▸ Assignment: Look below for the line containing "else if(CntL==9)begin"; from there through the line containing "output reg LEDAlarm;", both lines included, please set down each line exactly and nothing else.

┌─ Entries provided

From an optimization exercise on the open Yosys and OpenROAD flow, aimed at small area; shortcuts taken in it are not production practice.
The RTL was checked by simulation tests, not by an equivalence proof against the original design.
Power figures rest on the tool's default switching activity, not on a simulated workload.

--- flow/config.mk ---
export PLATFORM = sky130hd
export DESIGN_NAME = MainClock
export DESIGN_NICKNAME = MainClock
export VERILOG_FILES = /design/flow/design.v
export SDC_FILE = /design/flow/constraint.sdc
export NUM_CORES = 4
export LEC_CHECK = 0
export CAP_MARGIN = 20
export CORE_MARGIN = 2
export CORE_UTILIZATION = 40
export SLEW_MARGIN = 20
--- flow/constraint.sdc ---
create_clock -name core_clock -period 10.0 [get_ports {CP50}]
set_input_delay 2.0000 -clock core_clock [delete_from_list [all_inputs] [get_ports {CP50}]]
set_output_delay 2.0000 -clock core_clock [all_outputs]
set_load 0.01 [all_outputs]
--- flow/design.v ---
`timescale 1ns / 1ps
module Divider50MHz(
	input CLK_50M,
	input nCLR,
	output reg CLK_1HzOut,
	output Tick
    );
	 parameter N=25;
	 parameter CLK_Freq=50000000; 
	 parameter OUT_Freq=1;
	 reg [N-1:0] CountDiv;
	 assign Tick = ~(CountDiv<(CLK_Freq/(2*OUT_Freq)-1));
	 always@(posedge CLK_50M or negedge nCLR)begin
		if(~nCLR)begin
			CLK_1HzOut<=0;
			CountDiv<=0;
		end
		else begin
			if(CountDiv<(CLK_Freq/(2*OUT_Freq)-1))
				CountDiv<=CountDiv+1'b1;
			else begin
				CountDiv<=0;
				CLK_1HzOut<=~CLK_1HzOut;
			end
		 end
		end
endmodule
`timescale 1ns / 1ps
module Divider1000(
	input CLK_50M,
	input nCLR,
	output reg CLK_1HzOut,
	output Tick
    );
	 parameter N=25;
	 parameter CLK_Freq=50000000; 
	 parameter OUT_Freq=100;
	 reg [N-1:0] CountDiv;
	 assign Tick = ~(CountDiv<(CLK_Freq/(2*OUT_Freq)-1));
	 always@(posedge CLK_50M or negedge nCLR)begin
		if(~nCLR)begin
			CLK_1HzOut<=0;
			CountDiv<=0;
		end
		else begin
			if(CountDiv<(CLK_Freq/(2*OUT_Freq)-1))
				CountDiv<=CountDiv+1'b1;
			else begin
				CountDiv<=0;
				CLK_1HzOut<=~CLK_1HzOut;
			end
		 end
		end
endmodule
`timescale 1ns / 1ps
module Counter10(
	input CP,
	input nCR,
	input EN,
	output reg [3:0] Q
    );
	always@(posedge CP or negedge nCR)begin
		if(~nCR) Q<=4'b0000;
		else if(~EN) Q<=Q;
		else if(Q==4'b1001) Q<=4'b0000;
		else Q<=Q+1'b1;
	end
endmodule
`timescale 1ns / 1ps
module Counter6(
	input CP,
	input nCR,
	input EN,
	output reg [3:0] Q
    );
	always@(posedge CP or negedge nCR)begin
		if(~nCR) Q<=4'b0000;
		else if(~EN) Q<=Q;
		else if(Q==4'b0101) Q<=4'b0000;
		else Q<=Q+1'b1;
	end
endmodule
`timescale 1ns / 1ps
module Counter24(
   output reg [3:0] CntH,CntL,
	input CP,nCR,EN
    );
	always@(posedge CP or negedge nCR)begin
		if(~nCR) {CntH,CntL}<=8'h00;
		else if(~EN) {CntH,CntL}<={CntH,CntL};
		else if((CntH>2)||(CntL>9)||((CntH==2)&&(CntL>=3)))begin  
			{CntH,CntL}<=8'h00;
		end
		else if(CntL==9)begin  
			CntH<=CntH+1'b1;
			CntL<=4'b0000;
		end
		else begin
			CntH<=CntH;
			CntL<=CntL+1'b1;
		end
	end
endmodule
`timescale 1ns / 1ps
module Alarm(
    EN,CP,STEP,nCR,LEDAlarm
    );
	 input CP,STEP,nCR,EN;
    output reg LEDAlarm;
always@(posedge CP or negedge nCR)begin
	 if(~nCR)begin
		LEDAlarm<=0;
	 end else if(STEP)begin
		if(EN==1) LEDAlarm<=~LEDAlarm;
		else LEDAlarm<=0;
	 end
end
endmodule
`timescale 1ns / 1ps
module Zhengdian(
	input EN,CP,STEP,nCR,
	output reg LEDZ
    );
	 always@(posedge CP or negedge nCR)begin
		if(~nCR) LEDZ<=0;
		else if (~STEP) LEDZ<=LEDZ;
		else if (~EN) LEDZ<=0;
		else LEDZ<=~LEDZ;
	end
endmodule
`timescale 1ns / 1ps
module Refresh(
	CP,STEP,HEX,Choose,HEX0,HEX1,HEX2,HEX3,nCR
    );
	 input CP,STEP,nCR;
	 input [6:0] HEX0,HEX1,HEX2,HEX3;
	 output reg [3:0] Choose;
	 output reg [6:0] HEX;
	 always@(posedge CP or negedge nCR)begin
	 if(~nCR) begin Choose<=4'b1110;HEX<=7'b1111111;end
		else if(STEP) begin
		case(Choose)
			4'b1110: begin Choose<=4'b1101;HEX<=HEX1;end
			4'b1101: begin Choose<=4'b1011;HEX<=HEX2;end
			4'b1011: begin Choose<=4'b0111;HEX<=HEX3;end
			default: begin Choose<=4'b1110;HEX<=HEX0;end
		endcase
		end
	 end
endmodule
`timescale 1ns / 1ps
module DisplayControl(
    Hour,Minutes,Second,AHour,AMinutes,
    SwitchMHToS,DisplayA,HEX0,HEX1,HEX2,HEX3
    );
input [7:0] Hour,Minutes,Second,AHour,AMinutes;
input SwitchMHToS,DisplayA;
output reg [6:0] HEX0,HEX1,HEX2,HEX3;
always@(*)begin
    if (DisplayA==1)begin  
        case(AHour[7:4])     
			4'h1:HEX3=7'b1111001; 
			4'h2:HEX3=7'b0100100; 
			4'h3:HEX3=7'b0110000; 
			4'h4:HEX3=7'b0011001; 
			4'h5:HEX3=7'b0010010; 
			4'h6:HEX3=7'b0000010; 
			4'h7:HEX3=7'b1111000; 
			4'h8:HEX3=7'b0000000; 
			4'h9:HEX3=7'b0011000; 
			4'h0:HEX3=7'b1000000; 
			default:HEX3=7'b1111111; 
		endcase
        case(AHour[3:0])     
			4'h1:HEX2=7'b1111001; 
			4'h2:HEX2=7'b0100100; 
			4'h3:HEX2=7'b0110000; 
			4'h4:HEX2=7'b0011001; 
			4'h5:HEX2=7'b0010010; 
			4'h6:HEX2=7'b0000010; 
			4'h7:HEX2=7'b1111000; 
			4'h8:HEX2=7'b0000000; 
			4'h9:HEX2=7'b0011000; 
			4'h0:HEX2=7'b1000000; 
			default:HEX2=7'b1111111; 
		endcase
        case(AMinutes[7:4])     
			4'h1:HEX1=7'b1111001; 
			4'h2:HEX1=7'b0100100; 
			4'h3:HEX1=7'b0110000; 
			4'h4:HEX1=7'b0011001; 
			4'h5:HEX1=7'b0010010; 
			4'h6:HEX1=7'b0000010; 
			4'h7:HEX1=7'b1111000; 
			4'h8:HEX1=7'b0000000; 
			4'h9:HEX1=7'b0011000; 
			4'h0:HEX1=7'b1000000; 
			default:HEX1=7'b1111111; 
		endcase
        case(AMinutes[3:0])     
			4'h1:HEX0=7'b1111001; 
			4'h2:HEX0=7'b0100100; 
			4'h3:HEX0=7'b0110000; 
			4'h4:HEX0=7'b0011001; 
			4'h5:HEX0=7'b0010010; 
			4'h6:HEX0=7'b0000010; 
			4'h7:HEX0=7'b1111000; 
			4'h8:HEX0=7'b0000000; 
			4'h9:HEX0=7'b0011000; 
			4'h0:HEX0=7'b1000000; 
			default:HEX0=7'b1111111; 
		endcase
    end else if(SwitchMHToS==1)begin   
		  case(Minutes[7:4])     
			4'h1:HEX3=7'b1111001; 
			4'h2:HEX3=7'b0100100; 
			4'h3:HEX3=7'b0110000; 
			4'h4:HEX3=7'b0011001; 
			4'h5:HEX3=7'b0010010; 
			4'h6:HEX3=7'b0000010; 
			4'h7:HEX3=7'b1111000; 
			4'h8:HEX3=7'b0000000; 
			4'h9:HEX3=7'b0011000; 
			4'h0:HEX3=7'b1000000; 
			default:HEX3=7'b1111111; 
		  endcase
		  case(Minutes[3:0])     
			4'h1:HEX2=7'b1111001; 
			4'h2:HEX2=7'b0100100; 
			4'h3:HEX2=7'b0110000; 
			4'h4:HEX2=7'b0011001; 
			4'h5:HEX2=7'b0010010; 
			4'h6:HEX2=7'b0000010; 
			4'h7:HEX2=7'b1111000; 
			4'h8:HEX2=7'b0000000; 
			4'h9:HEX2=7'b0011000; 
			4'h0:HEX2=7'b1000000; 
			default:HEX2=7'b1111111; 
		endcase
        case(Second[7:4])     
			4'h1:HEX1=7'b1111001; 
			4'h2:HEX1=7'b0100100; 
			4'h3:HEX1=7'b0110000; 
			4'h4:HEX1=7'b0011001; 
			4'h5:HEX1=7'b0010010; 
			4'h6:HEX1=7'b0000010; 
			4'h7:HEX1=7'b1111000; 
			4'h8:HEX1=7'b0000000; 
			4'h9:HEX1=7'b0011000; 
			4'h0:HEX1=7'b1000000; 
			default:HEX1=7'b1111111; 
		endcase
        case(Second[3:0])     
			4'h1:HEX0=7'b1111001; 
			4'h2:HEX0=7'b0100100; 
			4'h3:HEX0=7'b0110000; 
			4'h4:HEX0=7'b0011001; 
			4'h5:HEX0=7'b0010010; 
			4'h6:HEX0=7'b0000010; 
			4'h7:HEX0=7'b1111000; 
			4'h8:HEX0=7'b0000000; 
			4'h9:HEX0=7'b0011000; 
			4'h0:HEX0=7'b1000000; 
			default:HEX0=7'b1111111; 
		endcase
    end else begin  
        case(Hour[7:4])     
			4'h1:HEX3=7'b1111001; 
			4'h2:HEX3=7'b0100100; 
			4'h3:HEX3=7'b0110000; 
			4'h4:HEX3=7'b0011001; 
			4'h5:HEX3=7'b0010010; 
			4'h6:HEX3=7'b0000010; 
			4'h7:HEX3=7'b1111000; 
			4'h8:HEX3=7'b0000000; 
			4'h9:HEX3=7'b0011000; 
			4'h0:HEX3=7'b1000000; 
			default:HEX3=7'b1111111; 
		endcase
        case(Hour[3:0])     
			4'h1:HEX2=7'b1111001; 
			4'h2:HEX2=7'b0100100; 
			4'h3:HEX2=7'b0110000; 
			4'h4:HEX2=7'b0011001; 
			4'h5:HEX2=7'b0010010; 
			4'h6:HEX2=7'b0000010; 
			4'h7:HEX2=7'b1111000; 
			4'h8:HEX2=7'b0000000; 
			4'h9:HEX2=7'b0011000; 
			4'h0:HEX2=7'b1000000; 
			default:HEX2=7'b1111111; 
		endcase
        case(Minutes[7:4])     
			4'h1:HEX1=7'b1111001; 
			4'h2:HEX1=7'b0100100; 
			4'h3:HEX1=7'b0110000; 
			4'h4:HEX1=7'b0011001; 
			4'h5:HEX1=7'b0010010; 
			4'h6:HEX1=7'b0000010; 
			4'h7:HEX1=7'b1111000; 
			4'h8:HEX1=7'b0000000; 
			4'h9:HEX1=7'b0011000; 
			4'h0:HEX1=7'b1000000; 
			default:HEX1=7'b1111111; 
		endcase
        case(Minutes[3:0])     
			4'h1:HEX0=7'b1111001; 
			4'h2:HEX0=7'b0100100; 
			4'h3:HEX0=7'b0110000; 
			4'h4:HEX0=7'b0011001; 
			4'h5:HEX0=7'b0010010; 
			4'h6:HEX0=7'b0000010; 
			4'h7:HEX0=7'b1111000; 
			4'h8:HEX0=7'b0000000; 
			4'h9:HEX0=7'b0011000; 
			4'h0:HEX0=7'b1000000; 
			default:HEX0=7'b1111111; 
		endcase
    end
	 end
endmodule
`timescale 1ns / 1ps
module Hour12(
	input [7:0] H24,
	input Ctrl,
	output reg [7:0] H
    );
	always@(*)begin
		if(Ctrl==0) H=H24;
		else case(H24)
			8'h00: H=8'h12;
			8'h13: H=8'h01;
			8'h14: H=8'h02;
			8'h15: H=8'h03;
			8'h16: H=8'h04;
			8'h17: H=8'h05;
			8'h18: H=8'h06;
			8'h19: H=8'h07;
			8'h20: H=8'h08;
			8'h21: H=8'h09;
			8'h22: H=8'h10;
			8'h23: H=8'h11;
			default: H=H24;
		endcase
	end
endmodule
`timescale 1ns / 1ps
module MainClock(
	input CP50,  
	input Ctrl24To12,  
	input nCR,EN,  
	input SwitchMHToS,DisplayA,  
	input AdjH,AdjM,  
	output LEDAlarm,LED0,LEDZ,  
	output [3:0] Choose,  
	output [6:0] HEX  
    );
wire [6:0] HEX0,HEX1,HEX2,HEX3;
wire CP1,T1,Tick1;
wire CP1000,T1000;
wire [7:0] Hour,Minutes,Second;
wire [7:0] AHour,AMinutes;
wire [7:0] HourD,AHourD;
wire MinCarry,MinL_EN,MinH_EN,Hour_EN,AMinL_EN,AMinH_EN,AHour_EN;
Divider50MHz #(.N(25),
		 .CLK_Freq(1000), 
		 .OUT_Freq(1))		  
			 U0(.CLK_50M(CP50),
					 .nCLR(nCR),
					 .CLK_1HzOut(CP1),
					 .Tick(T1));
assign Tick1=T1&~CP1;
Counter10 S0(CP50,nCR,Tick1&EN,Second[3:0]);
Counter6  S1(CP50,nCR,Tick1&EN&(Second[3:0]==4'h9),Second[7:4]);
Counter10 M0(CP50,nCR,MinL_EN,Minutes[3:0]);
Counter6  M1(CP50,nCR,MinH_EN,Minutes[7:4]);
assign MinCarry=EN&&(Second==8'h59);
assign MinL_EN=Tick1&&((AdjM&&(DisplayA==0))||MinCarry);
assign MinH_EN=MinL_EN&&(Minutes[3:0]==4'h9);
Counter24 H0(Hour[7:4],Hour[3:0],CP50,nCR,Hour_EN);
assign Hour_EN=Tick1&&((AdjH&&!DisplayA)||(MinCarry&&(Minutes==8'h59)));
Hour12 HC(Hour,Ctrl24To12,HourD);
Hour12 AHC(AHour,Ctrl24To12,AHourD);
assign LED0=Ctrl24To12&&((DisplayA?AHour:Hour)>=8'h12);
Zhengdian Z0((Second<HourD&&Minutes==8'h00),CP50,T1,nCR,LEDZ);
Alarm Al(((AHour==Hour)&&(AMinutes==Minutes)),CP50,T1,nCR,LEDAlarm);
Counter10 AM0(CP50,nCR,AMinL_EN,AMinutes[3:0]);
Counter6  AM1(CP50,nCR,AMinH_EN,AMinutes[7:4]);
assign AMinL_EN=Tick1&&AdjM&&DisplayA;
assign AMinH_EN=AMinL_EN&&(AMinutes[3:0]==4'h9);
Counter24 AH0(AHour[7:4],AHour[3:0],CP50,nCR,AHour_EN);
assign AHour_EN=Tick1&&AdjH&&DisplayA;
DisplayControl D(HourD,Minutes,Second,AHourD,AMinutes,SwitchMHToS,DisplayA,HEX0,HEX1,HEX2,HEX3);
Divider1000 #(.N(25),
		 .CLK_Freq(1000), 
		 .OUT_Freq(100))	 
			 Di0(.CLK_50M(CP50),
					 .nCLR(nCR),
					 .CLK_1HzOut(CP1000),
					 .Tick(T1000));
Refresh R0(CP50,T1000,HEX,Choose,HEX0,HEX1,HEX2,HEX3,nCR);
endmodule
--- flow/run.sh ---
#!/bin/bash
# synth_recipe.tcl (not shown) runs the flow's synth.tcl, then flattens the netlist and writes it again
# the make line also repeats each setting of config.mk as NAME=value (left out here)
make -C /OpenROAD-flow-scripts/flow DESIGN_CONFIG=/design/flow/config.mk WORK_HOME=/design/flow/orfs CLKGATE_MAP_FILE= SYNTH_SCRIPT=/design/flow/synth_recipe.tcl finish
==> run notes <==
-- through the flow --
step	area, um^2	total power [mW]
3_3_place_gp	8070	1.77
5_1_grt	8350	2.34
4_1_cts	8350	2.15
3_5_place_dp	8070	1.78
2_1_floorplan	7750	1.47
6_report	8350	2.15
-- registers in the layout, indices dropped and copies added, names as in the netlist --
| name | count |
|---|---|
| AH0.CntH | 4 |
| AH0.CntL | 4 |
| AM0.Q | 4 |
| AM1.Q | 4 |
| Al.LEDAlarm | 1 |
| Di0.CountDiv | 25 |
| H0.CntH | 4 |
| H0.CntL | 4 |
| M0.Q | 4 |
| M1.Q | 4 |
| R0.Choose | 4 |
| R0.HEX | 7 |
| S0.Q | 4 |
| S1.Q | 4 |
| U0.CLK_1HzOut | 1 |
| U0.CountDiv | 25 |
| Z0.LEDZ | 1 |
-- cell usage in the layout, fill, tap and decap left out, types with 4 or more instances in the layout --
master / n
sky130_fd_sc_hd__a211o_1: 8
sky130_fd_sc_hd__a211oi_1: 10
sky130_fd_sc_hd__a21o_1: 7
sky130_fd_sc_hd__a21oi_1: 80
sky130_fd_sc_hd__a31oi_1: 14
sky130_fd_sc_hd__and2_1: 5
sky130_fd_sc_hd__and3_1: 8
sky130_fd_sc_hd__buf_4: 4
sky130_fd_sc_hd__clkbuf_16: 9
sky130_fd_sc_hd__clkdlybuf4s50_1: 20
sky130_fd_sc_hd__conb_1: 38
sky130_fd_sc_hd__dfrtp_1: 94
sky130_fd_sc_hd__dfstp_2: 10
sky130_fd_sc_hd__ha_1: 66
sky130_fd_sc_hd__inv_1: 43
sky130_fd_sc_hd__mux2_2: 11
sky130_fd_sc_hd__mux2i_1: 10
sky130_fd_sc_hd__nand2_1: 68
sky130_fd_sc_hd__nand2b_1: 16
sky130_fd_sc_hd__nand3_1: 22
sky130_fd_sc_hd__nand4_1: 9
sky130_fd_sc_hd__nand4b_1: 4
sky130_fd_sc_hd__nor2_1: 76
sky130_fd_sc_hd__nor2b_1: 11
sky130_fd_sc_hd__nor3_1: 22
sky130_fd_sc_hd__nor3b_1: 5
sky130_fd_sc_hd__nor4_1: 15
sky130_fd_sc_hd__nor4b_1: 4
sky130_fd_sc_hd__o2111ai_1: 5
sky130_fd_sc_hd__o211ai_1: 4
sky130_fd_sc_hd__o21ai_0: 83
sky130_fd_sc_hd__o221ai_1: 8
sky130_fd_sc_hd__o22ai_1: 6
sky130_fd_sc_hd__o311a_1: 4
sky130_fd_sc_hd__o311ai_0: 4
sky130_fd_sc_hd__o31ai_1: 6
sky130_fd_sc_hd__or2_2: 8
sky130_fd_sc_hd__or3_1: 4
sky130_fd_sc_hd__xnor2_1: 10
sky130_fd_sc_hd__xor2_1: 20
-- cell families (layout without fill, tap and decap cells) --
group           after synthesis  after routing  share of synthesized area, %
buf+inv                      94             84                          4.91
other cells                   1             38                        0.0493
simple gates                298            298                          20.5
fa+ha+maj                    66             66                          10.8
compound gates              277            277                          22.9
mux                          21             21                          2.94
flops                       104            104                          34.4
xor+xnor                     30             30                          3.45
-- worst max-delay path: cells and delay by family --
kind                   cells  cell delay (ns)
buffers and inverters      4             1.71
and+or+nand+nor            1             0.18
AOI/OAI and AO/OA          1             0.16
-- power groups by stage --
stage               logic (mW)  clock network [mW]  registers, mW
floorplan                0.864                   0          0.604
global placement          1.03                   0          0.734
detailed placement        1.04                   0          0.734
CTS                       1.05               0.371          0.726
global route              1.20               0.385          0.755
finish                    1.06               0.357          0.726
-- layer usage --
layer	share of wire (%)	global-route usage (%)	wire length (um)
met2	46	33.0	9310
met3	4.3	3.33	864
met4	2.4	6.37	481
met5	0	0	0
met1	47	29.8	9560
-- final cells by class --
type	count	area, um^2
tap	234	293
fill	1836	10400
multi-input combinational	730	4760
clock inverter	6	57.6
clock buffer	10	229
inverter	44	165
timing repair buffer	24	230
sequential	104	2620
-- worst max path at each step --
stage | from | end | slack, ns | depth (start not counted)
after floorplan | DisplayA | LED0 | 5.11 | 4
after detailed placement | DisplayA | LED0 | 3.93 | 6
after CTS | DisplayA | LED0 | 3.93 | 6
final | DisplayA | LED0 | 3.91 | 6
after global placement | DisplayA | LED0 | 3.93 | 6
after global routing | DisplayA | LED0 | 3.79 | 6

└─

▸ Result:
		else if(CntL==9)begin  
			CntH<=CntH+1'b1;
			CntL<=4'b0000;
		end
		else begin
			CntH<=CntH;
			CntL<=CntL+1'b1;
		end
	end
endmodule
`timescale 1ns / 1ps
module Alarm(
    EN,CP,STEP,nCR,LEDAlarm
    );
	 input CP,STEP,nCR,EN;
    output reg LEDAlarm;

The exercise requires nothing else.